Friday, July 17, 1998

BY BEN L. KAUFMAN
The Cincinnati Enquirer

kid fishing
Josh Bowman, 13, of Bellevue casts a line from Newport into the muddy waters where the Ohio and Licking rivers merge.
(Michael E. Keating photo)
| ZOOM |
The Ohio River Valley Water Sanitation Commission (ORSANCO) celebrated 50 years of battling pollution Thursday by rejecting any hint of middle age and looking for new fights.

Cincinnati-based ORSANCO is committed to reducing river pollution through programs that its eight member-states embrace and enforce. Suggestions for its priorities heading into the next century were discussed during a conference Thursday at the Omni Netherland Plaza Hotel. Among them were:

  • Controlling runoff, which brings agricultural and industrial pollution into the river.

    "We are pointing the finger," said Dale Flaherty of Duquesne Power in Pittsburgh. "The problem today is not a pipe coming out of some plant."

  • Creation of an effective, comprehensive emergency response system in place of fragmented responsibilities among various Coast Guard stations, Environmental Protection Agency regions and states.

    Cincinnati-based ORSANCO "is in a prime position for a whole-river response," said Capt. Andrew Cannava, of American Commercial Lines in Jeffersonville, Ind.

  • Add tributaries throughout the huge watershed to ORSANCO's traditional focus on the main stem from Pittsburgh to the Mississippi River at Cairo, Ill.

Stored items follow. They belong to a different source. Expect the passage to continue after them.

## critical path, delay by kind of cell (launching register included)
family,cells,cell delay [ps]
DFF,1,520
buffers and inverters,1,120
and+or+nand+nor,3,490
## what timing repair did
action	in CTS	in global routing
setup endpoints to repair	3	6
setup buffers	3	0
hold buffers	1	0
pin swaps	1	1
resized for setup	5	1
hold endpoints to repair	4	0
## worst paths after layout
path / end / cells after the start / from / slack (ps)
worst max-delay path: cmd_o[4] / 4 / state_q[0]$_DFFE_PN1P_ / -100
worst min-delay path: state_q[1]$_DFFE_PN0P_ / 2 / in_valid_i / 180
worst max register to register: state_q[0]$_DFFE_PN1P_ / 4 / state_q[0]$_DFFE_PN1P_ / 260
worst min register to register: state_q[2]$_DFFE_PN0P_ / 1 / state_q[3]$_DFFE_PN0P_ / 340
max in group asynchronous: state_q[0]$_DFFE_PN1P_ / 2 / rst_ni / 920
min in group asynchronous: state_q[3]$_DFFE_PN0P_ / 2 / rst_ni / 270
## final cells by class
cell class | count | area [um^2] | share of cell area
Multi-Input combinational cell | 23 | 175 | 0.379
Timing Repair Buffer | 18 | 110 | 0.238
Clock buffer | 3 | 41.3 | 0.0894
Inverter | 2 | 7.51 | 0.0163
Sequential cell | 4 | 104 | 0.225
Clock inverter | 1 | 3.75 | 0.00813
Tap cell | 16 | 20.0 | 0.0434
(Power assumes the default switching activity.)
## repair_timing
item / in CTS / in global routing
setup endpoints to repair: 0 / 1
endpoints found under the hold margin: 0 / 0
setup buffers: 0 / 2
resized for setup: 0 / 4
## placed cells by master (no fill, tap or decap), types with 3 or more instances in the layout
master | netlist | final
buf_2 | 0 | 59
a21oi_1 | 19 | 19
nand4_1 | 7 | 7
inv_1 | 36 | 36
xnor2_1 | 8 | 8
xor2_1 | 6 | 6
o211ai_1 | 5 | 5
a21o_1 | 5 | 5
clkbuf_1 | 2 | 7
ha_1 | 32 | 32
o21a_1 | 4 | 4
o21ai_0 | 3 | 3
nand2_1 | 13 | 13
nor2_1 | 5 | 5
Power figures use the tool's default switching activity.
--- src/rtl/fba_pkg.sv ---
// ----------------------------------------------------------------------------
// fba_pkg
// Shared field widths, request codes and the command and status bundles that
// pass between the allocator's controller and its datapath.
// ----------------------------------------------------------------------------
package fba_pkg;

	localparam int REQ_W        = 2;
	localparam int PAGE_FRAME_W = 12;
	localparam int ADDR_W       = 24;

	typedef enum logic [REQ_W-1:0] {
		REQ_ALLOC = 2'd0,
		REQ_FREE  = 2'd1,
		REQ_TEST  = 2'd2
	} req_e_t;

	typedef struct packed {
		logic clear;
		logic load;
		logic scan_start;
		logic scan;
		logic pick;
		logic set_oof;
		logic div_a;
		logic fix_a;
		logic div_w;
		logic fix_w;
		logic access;
		logic commit;
	} fba_cmd_t;

	typedef struct packed {
		logic pf_zero;
		logic frame_oor;
		logic scan_hit;
		logic scan_empty;
		logic clear_last;
	} fba_status_t;

endpackage

--- src/rtl/fba_ctrl.sv ---
// ----------------------------------------------------------------------------
// fba_ctrl
// Sequencer of the frame allocator: clearing pass, request decode, bitmap
// scan, frame split and the output register's valid flag.
// ----------------------------------------------------------------------------
module fba_ctrl (
	input  logic                         clk,
	input  logic                         arst_n,
	input  logic                         in_valid,
	output logic                         in_ready,
	input  logic [fba_pkg::REQ_W-1:0]    req_type,
	output logic                         out_valid,
	input  logic                         out_ready,
	input  fba_pkg::fba_status_t         status,
	output fba_pkg::fba_cmd_t            cmd
);
	import fba_pkg::*;

	typedef enum logic [9:0] {
		S_CLEAR  = 10'b00_0000_0001,
		S_IDLE   = 10'b00_0000_0010,
		S_DIVA   = 10'b00_0000_0100,
		S_FIXA   = 10'b00_0000_1000,
		S_DIVW   = 10'b00_0001_0000,
		S_FIXW   = 10'b00_0010_0000,
		S_ACCESS = 10'b00_0100_0000,
		S_SCAN   = 10'b00_1000_0000,
		S_PICK   = 10'b01_0000_0000,
		S_DONE   = 10'b10_0000_0000
	} state_t;

	state_t state_q;
	state_t state_d;
	logic   out_valid_q;
	logic   slot_free;

	assign slot_free = !out_valid_q || out_ready;
	assign in_ready  = (state_q == S_IDLE);
	assign out_valid = out_valid_q;

	always_comb begin
		state_d = state_q;
		cmd     = '0;
		unique case (state_q)
			S_CLEAR: begin
				cmd.clear = 1'b1;
				if (status.clear_last) begin
					state_d = S_IDLE;
				end
			end
			S_IDLE: begin
				if (in_valid) begin
					cmd.load = 1'b1;
					unique case (req_e_t'(req_type))
						REQ_ALLOC: begin
							if (status.pf_zero) begin
								cmd.scan_start = 1'b1;
								state_d        = S_SCAN;
							end else begin
								state_d = S_DONE;
							end
						end
						REQ_FREE: begin
							state_d = status.pf_zero ? S_DONE : S_DIVW;
						end
						REQ_TEST: begin
							state_d = S_DIVA;
						end
						default: begin
							state_d = S_DONE;
						end
					endcase
				end
			end
			S_DIVA: begin
				cmd.div_a = 1'b1;
				state_d   = S_FIXA;
			end
			S_FIXA: begin
				cmd.fix_a = 1'b1;
				state_d   = S_DIVW;
			end
			S_DIVW: begin
				if (status.frame_oor) begin
					state_d = S_DONE;
				end else begin
					cmd.div_w = 1'b1;
					state_d   = S_FIXW;
				end
			end
			S_FIXW: begin
				cmd.fix_w = 1'b1;
				state_d   = S_ACCESS;
			end
			S_ACCESS: begin
				cmd.access = 1'b1;
				state_d    = S_DONE;
			end
			S_SCAN: begin
				if (status.scan_hit) begin
					state_d = S_PICK;
				end else if (status.scan_empty) begin
					cmd.set_oof = 1'b1;
					state_d     = S_DONE;
				end else begin
					cmd.scan = 1'b1;
				end
			end
			S_PICK: begin
				cmd.pick = 1'b1;
				state_d  = S_DONE;
			end
			S_DONE: begin
				if (slot_free) begin
					cmd.commit = 1'b1;
					state_d    = S_IDLE;
				end
			end
			default: begin
				state_d = S_CLEAR;
			end
		endcase
	end

	always_ff @(posedge clk or negedge arst_n) begin
		if (!arst_n) begin
			state_q     <= S_CLEAR;
			out_valid_q <= 1'b0;
		end else begin
			state_q <= state_d;
			if (cmd.commit) begin
				out_valid_q <= 1'b1;
			end else if (out_ready) begin
				out_valid_q <= 1'b0;
			end
		end
	end

	a_one_in_flight: assert property (@(posedge clk) disable iff (!arst_n)
		(in_valid && in_ready) |=> !in_ready)
		else $error("fba_ctrl: a second beat was taken while a request was in flight");

	a_commit_slot: assert property (@(posedge clk) disable iff (!arst_n)
		cmd.commit |-> (!out_valid_q || out_ready))
		else $error("fba_ctrl: result committed over an untaken output beat");

	a_valid_from_done: assert property (@(posedge clk) disable iff (!arst_n)
		$rose(out_valid_q) |-> $past(state_q == S_DONE))
		else $error("fba_ctrl: output valid rose outside the completion state");

endmodule

--- config.mk ---
export PLATFORM = sky130hd
export DESIGN_NAME = fba_ctrl
export DESIGN_NICKNAME = d
export VERILOG_FILES = /design/src/rtl/fba_pkg.sv /design/src/rtl/fba_ctrl.sv
export SDC_FILE = /design/constraint.sdc
export NUM_CORES = 1
export LEC_CHECK = 0
export ABC_CLOCK_PERIOD_IN_PS = 2100
export BUFFER_PORTS_ARGS = -buffer_cell sky130_fd_sc_hd__clkbuf_2
export CAP_MARGIN = 40
export CORE_MARGIN = 10
export CORE_UTILIZATION = 25
export CTS_CLUSTER_DIAMETER = 30
export CTS_CLUSTER_SIZE = 20
export DETAILED_ROUTE_END_ITERATION = 10
export GPL_TIMING_DRIVEN = 0
export MAX_ROUTING_LAYER = met4
export SLEW_MARGIN = 40
export SYNTH_ARGS = -nofsm -noshare
export SYNTH_HDL_FRONTEND = slang
export SYNTH_SLANG_ARGS = --single-unit
export TNS_END_PERCENT = 10
--- constraint.sdc ---
create_clock -name clk -period 2.1 [get_ports clk]
set_input_delay 0.315 -clock clk [delete_from_list [all_inputs] [get_ports clk]]
set_output_delay 0.315 -clock clk [all_outputs]
set_load 0.01 [all_outputs]
==> run summary <==
TIMING
----------------------------------------------------------------------------------------
Worst clock skew ..........................................................     0.936 ps
Unrepaired setup endpoints after global routing ...........................         true
Post-route clock period utilization .......................................         100%
Post-route minimum period .................................................      2110 ps
Number of max-slew violations in the final report .........................            0
Number of setup violations in the final report ............................            1
Final number of hold-violating endpoints ..................................            0
Highest achievable clock rate .............................................      475 MHz
Relative slew margins .....................................................        75.8%
Worst Max-Slew Pin Slew ...................................................       360 ps
Fin worst setup slack .....................................................     -6.01 ps

SETUP PATH
----------------------------------------------------------------------------------------
Cells along the critical path ............................................. buf_6, nor4_4, nand2_2, nor4b_1, clkbuf_2
Critical Path Source Type .................................................         flop
Critical Path End Type ....................................................   output pin
CP required ...............................................................      1780 ps
Worst endpoint data arrival time ..........................................      1790 ps
Worst-path fanout max .....................................................            9
Slowest stage cell, crit path .............................................       nor4_4
Max stage delay on crit path ..............................................       400 ps
Critical Setup Path Class ................................................. flop to output pin

CLOCK TREE
----------------------------------------------------------------------------------------
Root Buffer Master ........................................................     clkbuf_8
Clock Tree Buf Depth ......................................................            2
Clock latency reported for the late side of the worst-skew pair ...........       240 ps
Clock-pin slew on the worst setup and hold paths ..........................        50 ps
CTS Sinks .................................................................           11
CTS tree ..................................................................         done
CTS buffer count ..........................................................            3
H-tree depth ..............................................................            1

PLACED DESIGN
----------------------------------------------------------------------------------------
Area post-placement .......................................................   1100 sq um
Total half-perimeter wirelength after legalization and detailed placement .      1900 um
Placer Congestion .........................................................        0.804
Cell Count Post-Placement .................................................          177
Number of buffers added on ports ..........................................           24

DETAILED ROUTING
----------------------------------------------------------------------------------------
Antenna-violating nets left ...............................................            0
DR vias ...................................................................          884
Post-detailed-route via-to-cell ratio .....................................         4.78
DR DRC count ..............................................................            0
Sum of routed wire length over all layers .................................      2530 um
Initial detailed-routing violation count ..................................           55
Wire length per cell ......................................................      13.7 um
Pre-antenna DRT Iters .....................................................            4

PWR
----------------------------------------------------------------------------------------
Max rail drop VDD .........................................................     0.254 mV
Leakage power .............................................................     0.557 nW
Overall power .............................................................      1.11 mW
Power Dens Cells ..........................................................  883 nW/um^2

SYNTH
----------------------------------------------------------------------------------------
Sequential cell area fraction in the yosys report .........................        30.0%
Adder and majority gate portion of the synthesized area ...................           0%
Dominant register cell in the synthesized netlist .........................      dfrtp_1
Syn nets ..................................................................          116
Multiplexer share of the synthesized area .................................           0%
Most frequently used cell type in the post-synthesis netlist ..............      dfrtp_1
Commonest cells post-synth ................................................ dfrtp_1, nor2_1, nand2_1, o21ai_0
Post-synthesis average cell area ..........................................   8.78 sq um
Post-Syn Instances ........................................................          105
Area share of the leading cell type in the synthesized netlist ............        27.1%
Synthesized-area fraction occupied by and/or/nand/nor cells ...............        42.2%
Area contributors post-synth .............................................. dfrtp_1, buf_6, nor3b_1
Area of the mapped netlist ................................................    922 sq um
Number of storage elements in the synthesis netlist .......................           11
Number of synthesized flops with an enable pin ............................            0
Synth Warn # ..............................................................            0
Proportion of synthesized flip-flops having asynchronous set or reset .....         100%
Fraction of the mapped netlist area in compound gates .....................        12.6%
Post-synthesis cell type count ............................................           45
Biggest area consumer among synthesized cells .............................      dfrtp_1
Fraction of synthesized cell area in xor and xnor cells ...................        4.75%
Largest family of logic cells by synthesized area ......................... simple AND/OR/NAND/NOR gates

MIN PATH
----------------------------------------------------------------------------------------
Worst hold-check path type ................................................ input pin to flop

GLOBAL ROUTING
----------------------------------------------------------------------------------------
Largest net degree at the start of global routing .........................           12
Wire length of the first global-routing pass ..............................      4080 um
Initial antenna violation count ...........................................            0
Number of global-route vias before repair .................................          873
Global Route Usage Sum ....................................................        8.11%
Congestion Overflow GR ....................................................            0

DIE
----------------------------------------------------------------------------------------
Effective utilization at floorplan ........................................        25.6%
Core outline area .........................................................   3610 sq um
Vertical die dimension ....................................................      80.7 um
Number of rows created at floorplan .......................................           22
Top Ports .................................................................           25
Die area ..................................................................   6520 sq um
Horizontal die dimension ..................................................      80.7 um

FINISH
----------------------------------------------------------------------------------------
Ratio of cells with drive above 1 in the final layout .....................        45.3%
Total of fill cells in the finished design ................................          376
Diodes inserted ...........................................................            0
Area growth from synthesis to layout ......................................        36.0%
Final cell count without fillers ..........................................          185
Final net count ...........................................................          149
Final instance area .......................................................   1250 sq um
Core occupancy in the finished layout .....................................        34.8%

RUN STATUS
----------------------------------------------------------------------------------------
Violations in the final reports ........................................... negative setup slack
Outcome ................................................................... complete, but fails checks

FLOW RUN
----------------------------------------------------------------------------------------
Max-capacitance violation count ...........................................            0

routing by layer:
metal	wire length (um)	track usage, %	vias up
met2	1130	12.1	27
li1	-	-	447
met5	0	-	-
met1	1210	9.67	405
met4	31	3.46	0
met3	163	2.87	5
through the flow:
| stage | setup WS [ps] | hold slack [ps] | setup TNS (ps) |
|---|---|---|---|
| 3_3_place_gp | 122 | 219 | 0 |
| 4_1_cts | -41.0 | 262 | -96.1 |
| 6_report | -6.01 | 262 | -6.01 |
| 2_1_floorplan | 273 | 19.4 | 0 |
| 5_1_grt | -82.3 | 275 | -266 |
| 3_5_place_dp | 111 | 223 | 0 |
where the power goes:
group	total [mW]	internal (mW)	switching, mW
Combinational	0.628	0.287	0.342
Sequential	0.261	0.249	0.0121
Clock	0.218	0.134	0.0839
Total	1.11	0.669	0.438
cell families after synthesis:
kind of cell,after synthesis
buf+inv,13
xor+xnor,5
compound gates,18
simple gates,58
flops,11
flip-flops by register name, indices dropped and copies added (netlist names):
register	count
state_q	10
out_valid	1
path summary, 6_finish.rpt:
check / startpoint / end / slack (ps) / depth (start not counted)
max in group asynchronous: arst_n / state_q[0] / 1330 / 2
setup reg to reg: state_q[0] / state_q[9] / 350 / 6
setup / recovery: state_q[0] / cmd[2] / -6 / 5
hold / removal: status[0] / state_q[0] / 260 / 2
min in group asynchronous: arst_n / state_q[3] / 490 / 2
hold reg to reg: state_q[5] / state_q[8] / 570 / 1
placed cells by master, fill, tap and decap left out, types with 2 or more instances in the layout:
master,Yosys,final
clkbuf_8,1,4
buf_6,4,4
nand2_1,7,6
nor3b_1,5,3
nor4b_1,3,3
xor2_1,4,4
nand3_1,4,3
nor3_4,0,2
or3_4,1,2
nor4_1,3,2
a21oi_1,2,2
inv_1,4,3
buf_4,1,5
clkbuf_2,0,22
nor4_4,1,3
buf_2,3,4
o21ai_0,7,7
and3_1,2,2
nor3_1,5,4
nor3b_2,0,2
nand2_2,1,2
dfrtp_1,10,9
and2_1,2,2
nor2_1,8,7
o22ai_1,3,3
timing repair:
action / CTS / global route
hold endpoints to repair: 10 / 0
endpoints found under the setup margin: 6 / 8
gates resized for setup: 10 / 9
setup buffers: 1 / 2
pin swaps: 2 / 4
hold buffers: 1 / 0
final cells by class:
| class | instances | area, sq um | area share [%] |
|---|---|---|---|
| buffer | 9 | 83.8 | 6.69 |
| clock buffer | 4 | 45.0 | 3.59 |
| inverter | 4 | 15.0 | 1.20 |
| multi-input combinational | 81 | 619 | 49.4 |
| sequential | 11 | 278 | 22.2 |
| tap | 48 | 60.1 | 4.79 |
| timing repair buffer | 28 | 153 | 12.2 |
critical path, delay by kind of cell (launching register included):
family / cells / cell delay [ps]
buffers and inverters: 2 / 310
AND/OR/NAND/NOR: 3 / 870
flip-flops: 1 / 360
Power figures use the tool's default switching activity.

    "It would be great to have a clearinghouse," said Derek Guthrie of the Louisville-Jefferson County Metropolitan Sewer District, because identifying assets and problems today can be a "very squishy thing."

  • Develop more effective research and educational programs to help everyone in the basin appreciate the river.

    Whether any of the ideas will be adopted, adapted or rejected will be up to the governing ORSANCO commissioners over the next months or years.

    One speaker even suggested asking Tennessee -- whose rivers pour into the Ohio -- to reconsider its original objections and to join ORSANCO.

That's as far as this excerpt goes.